▶ _Work to complete_: The stretch from the line with "wire [7:0]b2;" through the line with "period 4.74 ns." in the records below: write it out exactly, and nothing else.

----------

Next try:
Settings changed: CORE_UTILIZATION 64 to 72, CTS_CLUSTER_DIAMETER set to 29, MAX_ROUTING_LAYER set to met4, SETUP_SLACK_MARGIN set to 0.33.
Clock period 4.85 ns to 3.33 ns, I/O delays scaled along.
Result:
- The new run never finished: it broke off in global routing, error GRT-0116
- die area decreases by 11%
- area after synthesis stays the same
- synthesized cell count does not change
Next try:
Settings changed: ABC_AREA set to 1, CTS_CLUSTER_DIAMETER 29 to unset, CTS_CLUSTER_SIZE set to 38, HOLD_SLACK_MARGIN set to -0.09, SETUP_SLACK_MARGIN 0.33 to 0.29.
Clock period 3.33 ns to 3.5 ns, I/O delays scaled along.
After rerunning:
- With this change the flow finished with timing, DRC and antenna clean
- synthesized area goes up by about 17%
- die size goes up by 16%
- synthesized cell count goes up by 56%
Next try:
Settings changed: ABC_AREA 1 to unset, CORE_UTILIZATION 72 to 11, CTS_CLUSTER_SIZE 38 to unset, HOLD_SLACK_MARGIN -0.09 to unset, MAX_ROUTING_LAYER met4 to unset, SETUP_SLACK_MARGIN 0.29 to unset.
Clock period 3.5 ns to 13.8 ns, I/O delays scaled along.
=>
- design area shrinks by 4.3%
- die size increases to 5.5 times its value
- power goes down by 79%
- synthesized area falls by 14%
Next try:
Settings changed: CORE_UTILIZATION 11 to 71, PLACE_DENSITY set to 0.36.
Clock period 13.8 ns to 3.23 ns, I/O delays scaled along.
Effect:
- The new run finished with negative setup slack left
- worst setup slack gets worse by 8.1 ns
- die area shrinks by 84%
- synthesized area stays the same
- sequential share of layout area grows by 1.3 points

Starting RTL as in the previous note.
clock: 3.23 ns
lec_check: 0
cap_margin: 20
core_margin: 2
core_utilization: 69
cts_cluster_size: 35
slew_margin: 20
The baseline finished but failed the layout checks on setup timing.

----------

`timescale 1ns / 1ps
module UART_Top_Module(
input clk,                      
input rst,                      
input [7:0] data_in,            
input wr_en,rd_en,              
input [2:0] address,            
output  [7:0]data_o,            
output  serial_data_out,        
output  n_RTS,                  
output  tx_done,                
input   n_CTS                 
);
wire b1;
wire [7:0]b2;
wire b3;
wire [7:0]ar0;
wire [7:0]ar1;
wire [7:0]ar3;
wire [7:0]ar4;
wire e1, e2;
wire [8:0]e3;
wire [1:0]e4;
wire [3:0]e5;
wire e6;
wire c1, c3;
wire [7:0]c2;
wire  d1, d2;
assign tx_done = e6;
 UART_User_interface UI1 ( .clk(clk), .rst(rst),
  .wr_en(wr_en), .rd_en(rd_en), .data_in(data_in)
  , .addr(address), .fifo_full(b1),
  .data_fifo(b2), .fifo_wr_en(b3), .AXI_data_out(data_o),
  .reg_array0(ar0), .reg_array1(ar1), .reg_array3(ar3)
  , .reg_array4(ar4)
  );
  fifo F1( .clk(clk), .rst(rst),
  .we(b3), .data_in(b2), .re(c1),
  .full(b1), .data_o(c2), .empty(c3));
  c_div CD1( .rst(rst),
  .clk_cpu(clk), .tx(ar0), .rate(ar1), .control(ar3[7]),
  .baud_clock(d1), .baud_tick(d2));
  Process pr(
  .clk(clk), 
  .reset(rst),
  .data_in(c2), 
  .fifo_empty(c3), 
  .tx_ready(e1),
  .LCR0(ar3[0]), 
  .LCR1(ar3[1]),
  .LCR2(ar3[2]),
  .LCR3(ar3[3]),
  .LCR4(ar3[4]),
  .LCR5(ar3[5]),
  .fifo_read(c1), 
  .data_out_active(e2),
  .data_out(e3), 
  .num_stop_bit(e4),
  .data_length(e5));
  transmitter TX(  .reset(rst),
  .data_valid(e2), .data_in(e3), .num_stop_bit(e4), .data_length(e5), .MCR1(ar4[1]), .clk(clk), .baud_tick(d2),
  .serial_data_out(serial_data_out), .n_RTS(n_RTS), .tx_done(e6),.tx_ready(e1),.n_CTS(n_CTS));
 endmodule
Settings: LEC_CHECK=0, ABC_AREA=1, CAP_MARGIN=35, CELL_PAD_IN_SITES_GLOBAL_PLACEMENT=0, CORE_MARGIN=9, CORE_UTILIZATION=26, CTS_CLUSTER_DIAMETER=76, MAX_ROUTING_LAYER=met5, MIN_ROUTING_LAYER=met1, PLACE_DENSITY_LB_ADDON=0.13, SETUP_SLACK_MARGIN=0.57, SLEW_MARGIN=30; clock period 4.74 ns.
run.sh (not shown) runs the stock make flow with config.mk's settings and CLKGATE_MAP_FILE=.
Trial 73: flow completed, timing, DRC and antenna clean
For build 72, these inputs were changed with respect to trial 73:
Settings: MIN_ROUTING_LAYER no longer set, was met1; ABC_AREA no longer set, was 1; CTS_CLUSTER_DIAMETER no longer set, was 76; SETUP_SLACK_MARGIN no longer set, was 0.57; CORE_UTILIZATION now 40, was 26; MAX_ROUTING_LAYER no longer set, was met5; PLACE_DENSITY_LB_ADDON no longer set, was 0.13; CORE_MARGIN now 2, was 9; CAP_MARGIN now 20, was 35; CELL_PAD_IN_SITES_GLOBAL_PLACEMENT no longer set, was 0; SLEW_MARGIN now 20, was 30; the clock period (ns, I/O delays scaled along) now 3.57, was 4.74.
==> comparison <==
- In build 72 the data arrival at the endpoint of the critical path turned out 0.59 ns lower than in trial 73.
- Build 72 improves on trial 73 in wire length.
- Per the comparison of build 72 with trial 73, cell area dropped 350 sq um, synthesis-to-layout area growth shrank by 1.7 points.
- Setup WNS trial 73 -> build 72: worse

----------

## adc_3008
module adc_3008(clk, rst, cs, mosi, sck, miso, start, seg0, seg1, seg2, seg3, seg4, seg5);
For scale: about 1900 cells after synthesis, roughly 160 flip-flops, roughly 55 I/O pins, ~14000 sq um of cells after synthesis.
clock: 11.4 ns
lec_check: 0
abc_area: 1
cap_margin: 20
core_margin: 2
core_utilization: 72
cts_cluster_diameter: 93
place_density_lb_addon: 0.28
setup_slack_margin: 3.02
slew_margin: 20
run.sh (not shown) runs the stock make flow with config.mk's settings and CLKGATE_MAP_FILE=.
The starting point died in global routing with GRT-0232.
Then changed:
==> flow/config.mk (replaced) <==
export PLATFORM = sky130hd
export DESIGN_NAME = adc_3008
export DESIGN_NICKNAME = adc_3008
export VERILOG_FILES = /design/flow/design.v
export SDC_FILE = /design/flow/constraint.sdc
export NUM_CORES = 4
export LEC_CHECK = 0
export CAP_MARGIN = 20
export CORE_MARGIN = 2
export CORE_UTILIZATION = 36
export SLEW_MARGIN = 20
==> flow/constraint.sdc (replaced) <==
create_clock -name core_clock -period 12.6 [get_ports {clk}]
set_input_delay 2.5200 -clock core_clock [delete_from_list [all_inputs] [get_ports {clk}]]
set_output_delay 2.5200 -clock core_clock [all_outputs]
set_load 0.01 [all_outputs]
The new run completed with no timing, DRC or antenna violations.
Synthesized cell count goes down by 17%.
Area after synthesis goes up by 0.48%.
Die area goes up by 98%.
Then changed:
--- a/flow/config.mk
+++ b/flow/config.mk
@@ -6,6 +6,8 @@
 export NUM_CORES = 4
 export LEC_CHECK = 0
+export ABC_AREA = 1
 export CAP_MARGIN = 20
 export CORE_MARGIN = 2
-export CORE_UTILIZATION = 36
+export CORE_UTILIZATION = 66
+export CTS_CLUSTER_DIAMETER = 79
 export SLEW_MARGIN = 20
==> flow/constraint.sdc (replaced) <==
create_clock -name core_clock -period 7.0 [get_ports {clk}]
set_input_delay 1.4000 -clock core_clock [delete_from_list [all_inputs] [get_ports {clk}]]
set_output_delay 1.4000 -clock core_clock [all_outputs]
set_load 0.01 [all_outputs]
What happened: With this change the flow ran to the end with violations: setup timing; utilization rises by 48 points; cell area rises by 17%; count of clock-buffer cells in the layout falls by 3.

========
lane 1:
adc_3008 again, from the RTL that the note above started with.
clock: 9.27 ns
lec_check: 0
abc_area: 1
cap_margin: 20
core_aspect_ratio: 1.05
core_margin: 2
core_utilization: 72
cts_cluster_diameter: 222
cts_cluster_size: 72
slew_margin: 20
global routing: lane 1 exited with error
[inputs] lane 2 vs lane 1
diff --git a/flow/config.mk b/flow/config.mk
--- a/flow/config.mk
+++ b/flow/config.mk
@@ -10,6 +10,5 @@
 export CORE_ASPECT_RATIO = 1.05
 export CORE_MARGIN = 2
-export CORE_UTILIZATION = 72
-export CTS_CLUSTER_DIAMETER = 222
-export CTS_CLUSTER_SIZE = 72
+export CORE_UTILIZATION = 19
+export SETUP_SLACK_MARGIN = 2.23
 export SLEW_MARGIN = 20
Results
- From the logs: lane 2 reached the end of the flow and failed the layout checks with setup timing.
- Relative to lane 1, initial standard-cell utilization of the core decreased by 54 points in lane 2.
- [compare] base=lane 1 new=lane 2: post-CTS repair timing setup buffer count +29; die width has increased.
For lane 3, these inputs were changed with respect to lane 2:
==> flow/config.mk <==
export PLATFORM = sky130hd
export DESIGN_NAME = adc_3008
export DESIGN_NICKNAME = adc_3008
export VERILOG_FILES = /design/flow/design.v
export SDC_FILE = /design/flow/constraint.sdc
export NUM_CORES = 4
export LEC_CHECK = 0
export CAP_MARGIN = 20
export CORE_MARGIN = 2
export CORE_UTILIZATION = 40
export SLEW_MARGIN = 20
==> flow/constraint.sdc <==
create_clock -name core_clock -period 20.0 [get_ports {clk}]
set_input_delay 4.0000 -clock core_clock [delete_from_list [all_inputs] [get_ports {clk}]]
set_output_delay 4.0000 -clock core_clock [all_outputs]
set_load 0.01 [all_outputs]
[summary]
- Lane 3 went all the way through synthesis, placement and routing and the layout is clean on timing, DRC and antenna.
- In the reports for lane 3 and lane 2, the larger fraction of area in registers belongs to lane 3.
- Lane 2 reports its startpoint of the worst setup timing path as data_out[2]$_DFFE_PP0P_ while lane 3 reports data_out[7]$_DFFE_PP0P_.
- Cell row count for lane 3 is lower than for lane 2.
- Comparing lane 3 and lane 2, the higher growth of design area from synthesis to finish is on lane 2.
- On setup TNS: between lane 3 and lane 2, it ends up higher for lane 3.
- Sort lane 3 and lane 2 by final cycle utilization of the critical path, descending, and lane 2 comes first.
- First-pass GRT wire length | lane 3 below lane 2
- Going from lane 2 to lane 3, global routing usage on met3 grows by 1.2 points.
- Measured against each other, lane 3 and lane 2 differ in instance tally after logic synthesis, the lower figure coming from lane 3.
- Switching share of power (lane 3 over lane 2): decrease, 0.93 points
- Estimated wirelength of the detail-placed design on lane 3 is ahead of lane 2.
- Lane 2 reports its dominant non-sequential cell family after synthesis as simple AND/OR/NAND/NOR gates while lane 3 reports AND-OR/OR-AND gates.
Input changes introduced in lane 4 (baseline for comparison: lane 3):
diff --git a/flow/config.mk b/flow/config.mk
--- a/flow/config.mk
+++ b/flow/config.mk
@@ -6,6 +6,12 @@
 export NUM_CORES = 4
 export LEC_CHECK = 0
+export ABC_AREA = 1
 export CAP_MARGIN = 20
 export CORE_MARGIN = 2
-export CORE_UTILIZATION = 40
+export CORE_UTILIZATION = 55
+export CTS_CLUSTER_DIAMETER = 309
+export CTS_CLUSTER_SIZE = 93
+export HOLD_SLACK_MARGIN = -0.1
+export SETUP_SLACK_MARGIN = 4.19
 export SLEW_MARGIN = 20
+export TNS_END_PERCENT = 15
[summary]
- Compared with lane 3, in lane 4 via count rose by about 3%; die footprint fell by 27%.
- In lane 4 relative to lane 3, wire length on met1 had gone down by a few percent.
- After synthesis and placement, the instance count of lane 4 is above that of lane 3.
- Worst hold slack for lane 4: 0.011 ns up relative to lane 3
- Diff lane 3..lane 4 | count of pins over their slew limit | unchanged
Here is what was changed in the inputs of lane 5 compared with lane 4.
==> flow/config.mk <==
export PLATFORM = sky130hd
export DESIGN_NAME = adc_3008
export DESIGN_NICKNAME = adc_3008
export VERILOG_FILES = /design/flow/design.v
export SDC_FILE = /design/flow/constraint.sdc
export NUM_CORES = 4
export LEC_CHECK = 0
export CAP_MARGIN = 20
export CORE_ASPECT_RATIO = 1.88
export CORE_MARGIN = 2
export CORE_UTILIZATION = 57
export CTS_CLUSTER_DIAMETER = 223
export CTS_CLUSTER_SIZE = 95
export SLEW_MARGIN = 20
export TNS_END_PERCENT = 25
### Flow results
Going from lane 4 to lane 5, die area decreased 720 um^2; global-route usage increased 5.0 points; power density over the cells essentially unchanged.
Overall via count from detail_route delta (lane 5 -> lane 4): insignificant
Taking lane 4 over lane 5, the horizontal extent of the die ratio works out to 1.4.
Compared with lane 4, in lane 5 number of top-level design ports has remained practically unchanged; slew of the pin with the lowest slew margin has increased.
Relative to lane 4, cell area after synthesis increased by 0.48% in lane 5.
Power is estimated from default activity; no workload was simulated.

----------

▶ _Output_:
wire [7:0]b2;
wire b3;
wire [7:0]ar0;
wire [7:0]ar1;
wire [7:0]ar3;
wire [7:0]ar4;
wire e1, e2;
wire [8:0]e3;
wire [1:0]e4;
wire [3:0]e5;
wire e6;
wire c1, c3;
wire [7:0]c2;
wire  d1, d2;
assign tx_done = e6;
 UART_User_interface UI1 ( .clk(clk), .rst(rst),
  .wr_en(wr_en), .rd_en(rd_en), .data_in(data_in)
  , .addr(address), .fifo_full(b1),
  .data_fifo(b2), .fifo_wr_en(b3), .AXI_data_out(data_o),
  .reg_array0(ar0), .reg_array1(ar1), .reg_array3(ar3)
  , .reg_array4(ar4)
  );
  fifo F1( .clk(clk), .rst(rst),
  .we(b3), .data_in(b2), .re(c1),
  .full(b1), .data_o(c2), .empty(c3));
  c_div CD1( .rst(rst),
  .clk_cpu(clk), .tx(ar0), .rate(ar1), .control(ar3[7]),
  .baud_clock(d1), .baud_tick(d2));
  Process pr(
  .clk(clk), 
  .reset(rst),
  .data_in(c2), 
  .fifo_empty(c3), 
  .tx_ready(e1),
  .LCR0(ar3[0]), 
  .LCR1(ar3[1]),
  .LCR2(ar3[2]),
  .LCR3(ar3[3]),
  .LCR4(ar3[4]),
  .LCR5(ar3[5]),
  .fifo_read(c1), 
  .data_out_active(e2),
  .data_out(e3), 
  .num_stop_bit(e4),
  .data_length(e5));
  transmitter TX(  .reset(rst),
  .data_valid(e2), .data_in(e3), .num_stop_bit(e4), .data_length(e5), .MCR1(ar4[1]), .clk(clk), .baud_tick(d2),
  .serial_data_out(serial_data_out), .n_RTS(n_RTS), .tx_done(e6),.tx_ready(e1),.n_CTS(n_CTS));
 endmodule
Settings: LEC_CHECK=0, ABC_AREA=1, CAP_MARGIN=35, CELL_PAD_IN_SITES_GLOBAL_PLACEMENT=0, CORE_MARGIN=9, CORE_UTILIZATION=26, CTS_CLUSTER_DIAMETER=76, MAX_ROUTING_LAYER=met5, MIN_ROUTING_LAYER=met1, PLACE_DENSITY_LB_ADDON=0.13, SETUP_SLACK_MARGIN=0.57, SLEW_MARGIN=30; clock period 4.74 ns.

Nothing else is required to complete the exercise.